The grape pellets have a higher energy biomass than most organic products, even wood, explained Leber, who believes that the high energy index is likely due to the oils contained in the seeds. The higher energy biomass means that they burn hotter than some other products.
But the biggest potential use of the pellets could be in the retail market for residential pellet-burning stoves. In recent years, pellet-burning stoves have been popular with consumers and promoted as efficient fuel sources. However, consumers have been dismayed by the shortages of the wood-based pellets, especially this past winter.
“Grape pellets could be a viable alternative to the wood pellets,” Leber said, adding that they will be studying the ash that remains from burning grape pellets.
He noted that the Port of Benton is in the process of obtaining intellectual property rights to the pelletizing process.
“You can also turn grape seed into oils like cold-pressed Merlot and Chardonnay oils,” he said, adding that each wine grape variety has a unique flavor when made into oil. Grape-seed oil is healthier than olive oil, he claimed, with polyunsaturated fatty acids (omegas 3, 6, and 9), antioxidants, and phytochemicals, and it can take high heat during cooking. It takes more than a ton of grapes to produce one gallon of grape seed oil.
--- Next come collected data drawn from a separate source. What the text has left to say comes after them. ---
Source: an optimization exercise on an open RTL-to-GDS flow (aim: a short achievable clock period and few clock cycles). Production flows keep margins and buffers that such runs may drop. The RTL was checked by simulation tests, not by an equivalence proof against the original design.

==> design/flow/design.v <==
module dcpu16_core (
    input  wire        clk,
    input  wire        rst,
    output reg         mem_req,
    output reg         mem_we,
    output reg  [15:0] mem_addr,
    output reg  [15:0] mem_wdata,
    input  wire        mem_ack,
    input  wire [15:0] mem_rdata,
    output wire        halted
);
    localparam [3:0] OP_EXT = 4'h0, OP_SET = 4'h1, OP_ADD = 4'h2, OP_SUB = 4'h3,
                     OP_MUL = 4'h4, OP_DIV = 4'h5, OP_MOD = 4'h6, OP_SHL = 4'h7,
                     OP_SHR = 4'h8, OP_AND = 4'h9, OP_BOR = 4'hA, OP_XOR = 4'hB,
                     OP_IFE = 4'hC, OP_IFN = 4'hD, OP_IFG = 4'hE, OP_IFB = 4'hF;
    localparam [5:0] EOP_JSR = 6'h01, EOP_INT = 6'h08, EOP_IAG = 6'h09, EOP_IAS = 6'h0A,
                     EOP_HWN = 6'h10, EOP_HWQ = 6'h11, EOP_HWI = 6'h12;
    localparam [5:0] OPC_POP = 6'h18, OPC_PEEK = 6'h19, OPC_PUSH = 6'h1A, OPC_SP = 6'h1B,
                     OPC_PC = 6'h1C, OPC_EX = 6'h1D, OPC_IA = 6'h1E, OPC_NW = 6'h1F;
    localparam [3:0] S_F   = 4'd0,   
                     S_BNW = 4'd1,   
                     S_BRD = 4'd2,   
                     S_ANW = 4'd3,   
                     S_ARD = 4'd4,   
                     S_WR  = 4'd5,   
                     S_X   = 4'd6,   
                     S_J   = 4'd7,   
                     S_I1  = 4'd8,   
                     S_I2  = 4'd9,   
                     S_H   = 4'd10;  
    localparam [2:0] D_NONE = 3'd0, D_REG = 3'd1, D_SP = 3'd2, D_EX = 3'd3,
                     D_IA = 3'd4, D_PC = 3'd5, D_MEM = 3'd6;
    reg [3:0]  st;
    reg        hlt;
    reg [15:0] r [0:7];
    reg [15:0] pc;        
    reg [15:0] sp, ex, ia;
    reg [15:0] ir;        
    reg [15:0] baddr;     
    reg [15:0] aaddr;     
    reg        p_bnw, p_brd, p_anw, p_ard;
    reg        t_exec, t_wr, t_jmp, t_x, t_jsr, t_int;
    reg        x_valid;
    reg [3:0]  x_op;
    reg [2:0]  x_dk;
    reg [2:0]  x_di;
    reg        x_cond;
    reg        x_hwq;
    reg        x_md;
    reg [15:0] vb, va;
    reg [4:0]  md_cnt;
    reg [35:0] md_acc;    
    reg [15:0] md_rem;    
    reg [31:0] md_q;      
    reg [17:0] md_a3;     
    assign halted = hlt;
    wire [16:0] add_s  = {1'b0, vb} + {1'b0, va};
    wire [16:0] sub_d  = {1'b0, vb} - {1'b0, va};
    wire        sh_big = (va[15:5] != 11'd0);
    wire [31:0] shl_p  = sh_big ? 32'd0 : ({16'd0, vb} << va[4:0]);
    wire [31:0] shr_q  = sh_big ? 32'd0 : ({vb, 16'd0} >> va[4:0]);
    reg cond;
    always @(*) begin
        case (x_op)
            OP_IFE:  cond = (vb == va);
            OP_IFN:  cond = (vb != va);
            OP_IFG:  cond = (vb > va);
            default: cond = ((vb & va) != 16'd0);
        endcase
    end
    wire [19:0] mul_pp   = vb * va[3:0];
    wire [35:0] mul_sum  = {md_acc[35:16] + mul_pp, md_acc[15:0]};
    wire [17:0] div_rr   = {md_rem, md_q[31:30]};
    wire [18:0] div_d1   = {1'b0, div_rr} - {3'b000, va};
    wire [18:0] div_d2   = {1'b0, div_rr} - {2'b00, va, 1'b0};
    wire [18:0] div_d3   = {1'b0, div_rr} - {1'b0, md_a3};
    wire [1:0]  div_m    = !div_d3[18] ? 2'd3 : !div_d2[18] ? 2'd2 : !div_d1[18] ? 2'd1 : 2'd0;
    wire [15:0] div_rn   = !div_d3[18] ? div_d3[15:0] : !div_d2[18] ? div_d2[15:0] :
                           !div_d1[18] ? div_d1[15:0] : div_rr[15:0];
    wire        div_zero = (va == 16'd0);
    wire [4:0]  div_last = (x_op == OP_DIV) ? 5'd16 : 5'd8;
    wire        md_done  = (x_op == OP_MUL) ? (md_cnt == 5'd4) :
                           (div_zero || md_cnt == div_last + 5'd1);
    reg [15:0] res;
    reg        exw;
    reg [15:0] exv;
    always @(*) begin
        res = va; exw = 1'b0; exv = 16'h0000;
        case (x_op)
            OP_ADD: begin res = add_s[15:0];  exw = 1'b1; exv = add_s[16] ? 16'h0001 : 16'h0000; end
            OP_SUB: begin res = sub_d[15:0];  exw = 1'b1; exv = sub_d[16] ? 16'hFFFF : 16'h0000; end
            OP_MUL: begin res = md_acc[15:0]; exw = 1'b1; exv = md_acc[31:16]; end
            OP_DIV: begin res = div_zero ? 16'h0000 : md_q[31:16]; exw = 1'b1;
                          exv = div_zero ? 16'h0000 : md_q[15:0]; end
            OP_MOD: res = div_zero ? 16'h0000 : md_rem;
            OP_SHL: begin res = shl_p[15:0];  exw = 1'b1; exv = shl_p[31:16]; end
            OP_SHR: begin res = shr_q[31:16]; exw = 1'b1; exv = shr_q[15:0]; end
            OP_AND: res = vb & va;
            OP_BOR: res = vb | va;
            OP_XOR: res = vb ^ va;
            default: res = va;
        endcase
    end
    wire x_done = !x_md || md_done;
    wire x_com  = x_valid && x_done;           
    wire [15:0] ex_f   = (x_valid && x_dk == D_EX) ? res : (x_valid && exw) ? exv : ex;
    wire        skip_f = x_valid && x_cond && !cond;
    wire [15:0] w     = mem_rdata;
    wire [3:0]  fop   = w[3:0];
    wire [5:0]  fb    = w[9:4];
    wire [5:0]  fa    = w[15:10];
    wire        f_basic = (fop != OP_EXT);
    wire        f_jsr = !f_basic && fb == EOP_JSR;
    wire        f_int = !f_basic && fb == EOP_INT;
    wire        f_iag = !f_basic && fb == EOP_IAG;
    wire        f_ias = !f_basic && fb == EOP_IAS;
    wire        f_hwn = !f_basic && fb == EOP_HWN;
    wire        f_hwq = !f_basic && fb == EOP_HWQ;
    wire        f_hwi = !f_basic && fb == EOP_HWI;
    wire        f_unas = !f_basic && !(f_jsr || f_int || f_iag || f_ias || f_hwn || f_hwq || f_hwi);
    wire        f_has_d = f_basic || f_iag || f_hwn || f_ias;
    wire [5:0]  f_dc    = f_basic ? fb : (f_ias ? OPC_IA : fa);
    wire        f_has_s = !(f_iag || f_hwn);
    wire [5:0]  f_sc    = fa;
    wire d_reg  = f_dc[5:3] == 3'b000;
    wire d_ind  = f_dc[5:3] == 3'b001;
    wire d_idx  = f_dc[5:3] == 3'b010;
    wire d_pop  = f_dc == OPC_POP;
    wire d_peek = f_dc == OPC_PEEK;
    wire d_push = f_dc == OPC_PUSH;
    wire d_sp   = f_dc == OPC_SP;
    wire d_pc   = f_dc == OPC_PC;
    wire d_ex   = f_dc == OPC_EX;
    wire d_ia   = f_dc == OPC_IA;
    wire d_nw   = f_dc == OPC_NW;
    wire d_mem  = d_ind || d_idx || d_pop || d_peek || d_push;
    wire s_reg  = f_sc[5:3] == 3'b000;
    wire s_ind  = f_sc[5:3] == 3'b001;
    wire s_idx  = f_sc[5:3] == 3'b010;
    wire s_pop  = f_sc == OPC_POP;
    wire s_peek = f_sc == OPC_PEEK;
    wire s_push = f_sc == OPC_PUSH;
    wire s_sp   = f_sc == OPC_SP;
    wire s_pc   = f_sc == OPC_PC;
    wire s_ex   = f_sc == OPC_EX;
    wire s_ia   = f_sc == OPC_IA;
    wire s_nw   = f_sc == OPC_NW;
    wire s_mem  = s_ind || s_idx || s_pop || s_peek || s_push;
    wire f_rd_d    = f_basic && (fop != OP_SET);
    wire f_cond    = f_basic && (fop >= OP_IFE);
    wire f_setlike = (f_basic && fop == OP_SET) || f_iag || f_hwn;
    wire f_muldiv  = f_basic && (fop == OP_MUL || fop == OP_DIV || fop == OP_MOD);
    wire f_bnw = f_has_d && (d_idx || d_nw);
    wire f_brd = f_has_d && f_rd_d && d_mem;
    wire f_anw = f_has_s && (s_idx || s_nw);
    wire f_ard = f_has_s && s_mem;
    wire f_more = f_bnw || f_brd || f_anw || f_ard;
    wire f_t_jsr  = f_jsr;
    wire f_t_int  = f_int;
    wire f_t_wr   = f_has_d && !f_cond && d_mem && f_setlike;
    wire f_t_jmp  = f_has_d && d_pc && f_setlike && (f_anw || f_ard);
    wire f_t_x    = f_has_d && !f_cond && !f_t_wr && !f_t_jmp &&
                    (d_mem || d_pc || d_sp || d_ia || f_muldiv);
    wire f_t_exec = (f_has_d && !f_t_wr && !f_t_jmp && !f_t_x) || f_hwq;
    wire [2:0] f_dk = (!f_has_d || f_cond) ? D_NONE :
                      d_reg ? D_REG : d_mem ? D_MEM : d_sp ? D_SP : d_pc ? D_PC :
                      d_ex ? D_EX : d_ia ? D_IA : D_NONE;
    wire f_nb = f_basic && ((fb[5:3] == 3'b010) || fb == OPC_NW);
    wire f_na = (fa[5:3] == 3'b010) || fa == OPC_NW;
    wire [15:0] sp_m2 = sp - 16'd2;
    wire [15:0] sp_m1 = sp - 16'd1;
    wire [15:0] sp_p1 = sp + 16'd1;
    wire [15:0] sp_p2 = sp + 16'd2;
    wire [15:0] pc_p1 = pc + 16'd1;
    wire [15:0] pc_p2 = pc + 16'd2;
    wire [15:0] pc_p3 = pc + 16'd3;
    wire [2:0]  fbi = f_dc[2:0];
    wire [2:0]  fai = f_sc[2:0];
    wire        fwd_b = x_valid && ((x_dk == D_REG && x_di == fbi) || (x_hwq && fbi < 3'd5));
    wire        fwd_a = x_valid && ((x_dk == D_REG && x_di == fai) || (x_hwq && fai < 3'd5));
    wire [15:0] fwd_v = x_hwq ? 16'h0000 : res;
    wire [15:0] rb_f  = fwd_b ? fwd_v : r[fbi];
    wire [15:0] ra_f  = fwd_a ? fwd_v : r[fai];
    wire dpop  = f_has_d && d_pop;
    wire dpush = f_has_d && d_push;
    wire spop  = f_has_s && s_pop;
    wire spush = f_has_s && s_push;
    wire [15:0] f_sp1 = dpop ? sp_p1 : dpush ? sp_m1 : sp;
    wire [15:0] f_sp2 = dpop  ? (spop ? sp_p2 : spush ? sp : sp_p1) :
                        dpush ? (spop ? sp : spush ? sp_m2 : sp_m1) :
                                (spop ? sp_p1 : spush ? sp_m1 : sp);
    wire [15:0] f_spj   = spush ? sp_m2 : spop ? sp : sp_m1;
    wire [15:0] f_baddr = d_ind ? rb_f : d_push ? sp_m1 : sp;
    wire [15:0] f_aaddr = s_ind ? ra_f :
                          spush ? (dpop ? sp : dpush ? sp_m2 : sp_m1) : f_sp1;
    wire [15:0] lit_a   = {11'd0, fa[4:0]};
    wire [15:0] lit_b   = {11'd0, fb[4:0]};
    wire [15:0] f_vb = d_reg ? rb_f : d_sp ? sp : d_pc ? pc_p1 : d_ex ? ex_f :
                       d_ia ? ia : lit_b;
    wire [15:0] f_va = f_iag ? ia : f_hwn ? 16'h0000 :
                       s_reg ? ra_f : s_sp ? f_sp1 : s_pc ? (f_bnw ? pc_p2 : pc_p1) :
                       s_ex ? ex_f : s_ia ? ia : lit_a;
    wire [15:0] nw_base = (st == S_BNW) ? r[(ir[3:0] == OP_EXT) ? ir[12:10] : ir[6:4]] : r[ir[12:10]];
    wire [15:0] nw_addr = nw_base + mem_rdata;
    wire        st_nw   = (st == S_BNW) || (st == S_ANW);
    wire [15:0] l_pc    = st_nw ? pc_p1 : pc;            
    wire        l_brd   = (st == S_BNW) && p_brd;
    wire        l_anw   = ((st == S_BNW) || (st == S_BRD)) && p_anw;
    wire        l_ard   = ((st == S_BNW) || (st == S_BRD) || (st == S_ANW)) && p_ard;
    wire [15:0] l_val   = ((st == S_ANW) || (st == S_ARD)) ? mem_rdata : va;
    wire [15:0] l_baddr = (st == S_BNW) ? nw_addr : baddr;
    wire adv = !mem_req || mem_ack;
    integer i;
    always @(posedge clk) begin
        if (rst) begin
            st       <= S_F;
            hlt      <= 1'b0;
            mem_req  <= 1'b1;
            mem_we   <= 1'b0;
            mem_addr <= 16'h0000;
            pc       <= 16'h0000;
            sp       <= 16'h0000;
            ex       <= 16'h0000;
            ia       <= 16'h0000;
            x_valid  <= 1'b0;
            for (i = 0; i < 8; i = i + 1)
                r[i] <= 16'h0000;
        end else if (adv) begin
            if (x_com) begin
                if (exw)
                    ex <= exv;
                if (x_hwq) begin
                    r[0] <= 16'h0000; r[1] <= 16'h0000; r[2] <= 16'h0000;
                    r[3] <= 16'h0000; r[4] <= 16'h0000;
                end
                case (x_dk)
                    D_REG: r[x_di] <= res;
                    D_SP:  sp <= res;
                    D_EX:  ex <= res;
                    D_IA:  ia <= res;
                    default: ;
                endcase
            end
            if (st == S_X && x_md) begin
                md_cnt <= md_cnt + 5'd1;
                if (x_op == OP_MUL) begin
                    md_acc <= mul_sum >> 4;
                    va     <= {4'd0, va[15:4]};
                end else if (md_cnt == 5'd0) begin
                    md_a3  <= {2'b00, va} + {1'b0, va, 1'b0};
                    md_rem <= 16'h0000;
                    md_q   <= {vb, 16'h0000};
                end else begin
                    md_rem <= div_rn;
                    md_q   <= {md_q[29:0], div_m};
                end
            end
            case (st)
                S_F: begin
                    ir      <= w;
                    x_valid <= 1'b0;
                    if (f_unas) begin
                        hlt     <= 1'b1;
                        st      <= S_H;
                        mem_req <= 1'b0;
                    end else if (skip_f) begin
                        pc       <= f_na ? (f_nb ? pc_p3 : pc_p2) : (f_nb ? pc_p2 : pc_p1);
                        mem_addr <= f_na ? (f_nb ? pc_p3 : pc_p2) : (f_nb ? pc_p2 : pc_p1);
                    end else begin
                        pc      <= pc_p1;
                        sp      <= f_sp2;
                        baddr   <= f_baddr;
                        aaddr   <= f_aaddr;
                        vb      <= f_vb;
                        va      <= f_va;
                        p_bnw   <= f_bnw;
                        p_brd   <= f_brd;
                        p_anw   <= f_anw;
                        p_ard   <= f_ard;
                        t_exec  <= f_t_exec;
                        t_wr    <= f_t_wr;
                        t_jmp   <= f_t_jmp;
                        t_x     <= f_t_x;
                        t_jsr   <= f_t_jsr;
                        t_int   <= f_t_int;
                        x_op    <= f_basic ? fop : OP_SET;
                        x_dk    <= f_dk;
                        x_di    <= f_dc[2:0];
                        x_cond  <= f_cond;
                        x_hwq   <= f_hwq;
                        x_md    <= f_muldiv;
                        md_cnt  <= 5'd0;
                        md_acc  <= 36'd0;
                        if (f_bnw) begin
                            st <= S_BNW; mem_addr <= pc_p1;
                        end else if (f_brd) begin
                            st <= S_BRD; mem_addr <= f_baddr;
                        end else if (f_anw) begin
                            st <= S_ANW; mem_addr <= pc_p1;
                        end else if (f_ard) begin
                            st <= S_ARD; mem_addr <= f_aaddr;
                        end else if (f_t_jsr || (f_t_int && ia != 16'h0000)) begin
                            st        <= f_t_jsr ? S_J : S_I1;
                            mem_we    <= 1'b1;
                            mem_addr  <= f_spj;
                            mem_wdata <= pc_p1;
                            sp        <= f_spj;
                        end else if (f_t_wr) begin
                            st        <= S_WR;
                            mem_we    <= 1'b1;
                            mem_addr  <= f_baddr;
                            mem_wdata <= f_va;
                        end else if (f_t_x) begin
                            st      <= S_X;
                            x_valid <= 1'b1;
                            mem_req <= 1'b0;
                        end else begin
                            x_valid  <= f_t_exec;
                            mem_addr <= pc_p1;
                        end
                    end
                end
                S_BNW, S_BRD, S_ANW, S_ARD: begin
                    pc <= l_pc;
                    if (st == S_BNW)
                        baddr <= nw_addr;
                    if (st == S_BNW || st == S_BRD)
                        vb <= mem_rdata;
                    else
                        va <= mem_rdata;
                    if (l_brd) begin
                        st <= S_BRD; mem_addr <= nw_addr;
                    end else if (l_anw) begin
                        st <= S_ANW; mem_addr <= l_pc;
                    end else if (l_ard) begin
                        st <= S_ARD; mem_addr <= (st == S_ANW) ? nw_addr : aaddr;
                    end else if (t_jsr || (t_int && ia != 16'h0000)) begin
                        st        <= t_jsr ? S_J : S_I1;
                        mem_we    <= 1'b1;
                        mem_addr  <= sp_m1;
                        mem_wdata <= l_pc;
                        sp        <= sp_m1;
                    end else if (t_wr) begin
                        st        <= S_WR;
                        mem_we    <= 1'b1;
                        mem_addr  <= l_baddr;
                        mem_wdata <= l_val;
                    end else if (t_jmp) begin
                        st       <= S_F;
                        pc       <= l_val;
                        mem_addr <= l_val;
                    end else if (t_x) begin
                        st      <= S_X;
                        x_valid <= 1'b1;
                        mem_req <= 1'b0;
                        baddr   <= l_baddr;
                    end else begin
                        st       <= S_F;
                        x_valid  <= t_exec;
                        mem_addr <= l_pc;
                    end
                end
                S_X: begin
                    if (x_done) begin
                        x_valid <= 1'b0;
                        mem_req <= 1'b1;
                        if (x_dk == D_MEM) begin
                            st        <= S_WR;
                            mem_we    <= 1'b1;
                            mem_addr  <= baddr;
                            mem_wdata <= res;
                        end else if (x_dk == D_PC) begin
                            st       <= S_F;
                            pc       <= res;
                            mem_addr <= res;
                        end else begin
                            st       <= S_F;
                            mem_addr <= pc;
                        end
                    end
                end
                S_WR: begin
                    st       <= S_F;
                    mem_we   <= 1'b0;
                    mem_addr <= pc;
                end
                S_J: begin
                    st       <= S_F;
                    mem_we   <= 1'b0;
                    pc       <= va;
                    mem_addr <= va;
                end
                S_I1: begin
                    st        <= S_I2;
                    mem_addr  <= sp_m1;
                    mem_wdata <= r[0];
                    sp        <= sp_m1;
                end
                S_I2: begin
                    st       <= S_F;
                    mem_we   <= 1'b0;
                    r[0]     <= va;
                    pc       <= ia;
                    mem_addr <= ia;
                end
                default: begin
                    st      <= S_H;
                    mem_req <= 1'b0;
                end
            endcase
        end
    end
endmodule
A new retail arm of FruitSmart was recently incorporated to market the grape-seed oils. The separate but affiliated company, called AprèsVin, Inc., has already placed varietal and varietal-flavored oils in the Bellevue, Washington gourmet food store Oil and Vinegar.
Leber, who previously taught at Heritage University in Toppenish, Washington, said that 5 percent of the net revenues from sales of the oils will go toward scholarships at Heritage University.
He has also experimented with making flour from the grape seed and milled, dried grape pomace. Flour made from Merlot grape pomace has a purple tinge, which carries through to the finished product when bread is made with the purple flour. Flour made from grape pomace has antioxidants in it, he noted, so it is healthier than regular flour.
“Grape skins have a lot of good stuff in them,” Leber said. “But part of the problem is that there’s no awareness of the value of the grape oils and flours. We need to build consumer awareness to entice and build a market.”
He sees great potential for creating dipping oils, marinades, and other cooking products from grape waste.
Leber estimated that grape waste could produce 450 jobs over the next decade and contribute $50 million in added value to the Washington State wine industry.
Melissa Hansen is the research program director for the Washington Wine Commission. Hansen previously was an associate editor at Good Fruit Grower from 1996 through 2015.